- **TRY IT**
The number of lines in the records that include "cells" is all you should give.

- **EXTRACTED INFORMATION**
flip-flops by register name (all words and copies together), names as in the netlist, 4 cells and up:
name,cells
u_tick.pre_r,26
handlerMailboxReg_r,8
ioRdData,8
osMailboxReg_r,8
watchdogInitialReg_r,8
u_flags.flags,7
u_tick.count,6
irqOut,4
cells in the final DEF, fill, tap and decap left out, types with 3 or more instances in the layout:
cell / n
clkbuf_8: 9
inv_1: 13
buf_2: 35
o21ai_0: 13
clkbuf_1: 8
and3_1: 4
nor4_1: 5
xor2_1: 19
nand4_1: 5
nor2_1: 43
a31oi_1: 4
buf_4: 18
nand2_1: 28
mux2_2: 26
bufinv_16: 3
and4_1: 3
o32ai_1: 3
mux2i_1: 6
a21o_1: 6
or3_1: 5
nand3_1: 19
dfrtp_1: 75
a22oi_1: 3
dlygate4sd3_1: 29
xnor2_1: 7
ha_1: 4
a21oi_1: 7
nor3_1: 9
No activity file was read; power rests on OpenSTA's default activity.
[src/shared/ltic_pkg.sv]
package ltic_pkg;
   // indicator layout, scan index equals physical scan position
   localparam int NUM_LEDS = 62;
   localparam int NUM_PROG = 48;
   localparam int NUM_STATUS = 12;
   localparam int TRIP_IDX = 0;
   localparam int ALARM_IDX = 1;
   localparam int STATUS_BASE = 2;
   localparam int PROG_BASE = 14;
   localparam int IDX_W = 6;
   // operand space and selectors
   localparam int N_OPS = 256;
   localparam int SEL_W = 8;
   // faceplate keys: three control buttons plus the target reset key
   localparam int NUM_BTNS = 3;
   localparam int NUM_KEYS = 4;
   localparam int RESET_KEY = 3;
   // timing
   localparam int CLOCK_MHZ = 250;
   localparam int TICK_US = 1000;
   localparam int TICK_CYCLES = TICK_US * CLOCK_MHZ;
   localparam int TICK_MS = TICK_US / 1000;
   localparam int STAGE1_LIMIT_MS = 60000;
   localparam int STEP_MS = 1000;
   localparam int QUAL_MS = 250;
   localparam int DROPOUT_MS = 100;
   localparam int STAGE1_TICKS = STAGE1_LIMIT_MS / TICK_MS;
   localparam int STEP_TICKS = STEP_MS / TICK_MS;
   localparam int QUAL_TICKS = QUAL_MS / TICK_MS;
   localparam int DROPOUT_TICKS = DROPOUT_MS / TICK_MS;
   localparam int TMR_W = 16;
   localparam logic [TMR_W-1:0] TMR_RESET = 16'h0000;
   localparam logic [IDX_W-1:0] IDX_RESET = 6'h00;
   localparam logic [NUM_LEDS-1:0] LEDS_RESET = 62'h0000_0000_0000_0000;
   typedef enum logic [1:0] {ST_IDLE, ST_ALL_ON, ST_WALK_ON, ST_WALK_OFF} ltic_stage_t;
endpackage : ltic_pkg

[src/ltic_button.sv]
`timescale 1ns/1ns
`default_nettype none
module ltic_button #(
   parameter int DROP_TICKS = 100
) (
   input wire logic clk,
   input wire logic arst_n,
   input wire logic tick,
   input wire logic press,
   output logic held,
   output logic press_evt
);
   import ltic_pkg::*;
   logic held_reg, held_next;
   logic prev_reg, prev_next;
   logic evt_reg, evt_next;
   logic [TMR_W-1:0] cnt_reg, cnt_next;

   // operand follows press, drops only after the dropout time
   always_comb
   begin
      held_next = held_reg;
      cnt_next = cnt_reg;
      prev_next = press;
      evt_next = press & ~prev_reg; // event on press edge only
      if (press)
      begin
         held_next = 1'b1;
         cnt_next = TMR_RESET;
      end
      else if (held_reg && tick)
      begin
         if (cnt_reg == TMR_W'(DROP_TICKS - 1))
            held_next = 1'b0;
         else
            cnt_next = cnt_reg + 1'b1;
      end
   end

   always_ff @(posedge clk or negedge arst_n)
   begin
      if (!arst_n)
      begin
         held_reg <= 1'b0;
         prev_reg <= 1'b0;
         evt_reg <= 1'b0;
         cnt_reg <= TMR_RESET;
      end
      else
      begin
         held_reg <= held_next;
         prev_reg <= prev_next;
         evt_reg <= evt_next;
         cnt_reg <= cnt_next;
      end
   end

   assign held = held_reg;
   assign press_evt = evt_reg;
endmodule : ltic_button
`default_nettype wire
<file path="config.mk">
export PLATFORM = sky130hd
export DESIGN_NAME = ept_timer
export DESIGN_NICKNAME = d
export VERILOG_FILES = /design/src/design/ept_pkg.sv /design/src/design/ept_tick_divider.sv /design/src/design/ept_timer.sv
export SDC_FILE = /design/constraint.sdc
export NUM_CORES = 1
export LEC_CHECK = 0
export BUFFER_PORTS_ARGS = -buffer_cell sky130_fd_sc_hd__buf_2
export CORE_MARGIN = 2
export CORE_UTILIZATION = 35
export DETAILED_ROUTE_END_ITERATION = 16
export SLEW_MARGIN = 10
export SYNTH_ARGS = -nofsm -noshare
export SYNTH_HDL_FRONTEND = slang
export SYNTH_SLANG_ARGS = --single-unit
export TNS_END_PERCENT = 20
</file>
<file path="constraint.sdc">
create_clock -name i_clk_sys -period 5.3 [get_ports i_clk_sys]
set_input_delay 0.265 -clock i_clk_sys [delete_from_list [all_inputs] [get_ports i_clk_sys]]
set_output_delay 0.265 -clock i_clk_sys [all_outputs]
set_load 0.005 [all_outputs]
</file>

- **TASK RESPONSE**
3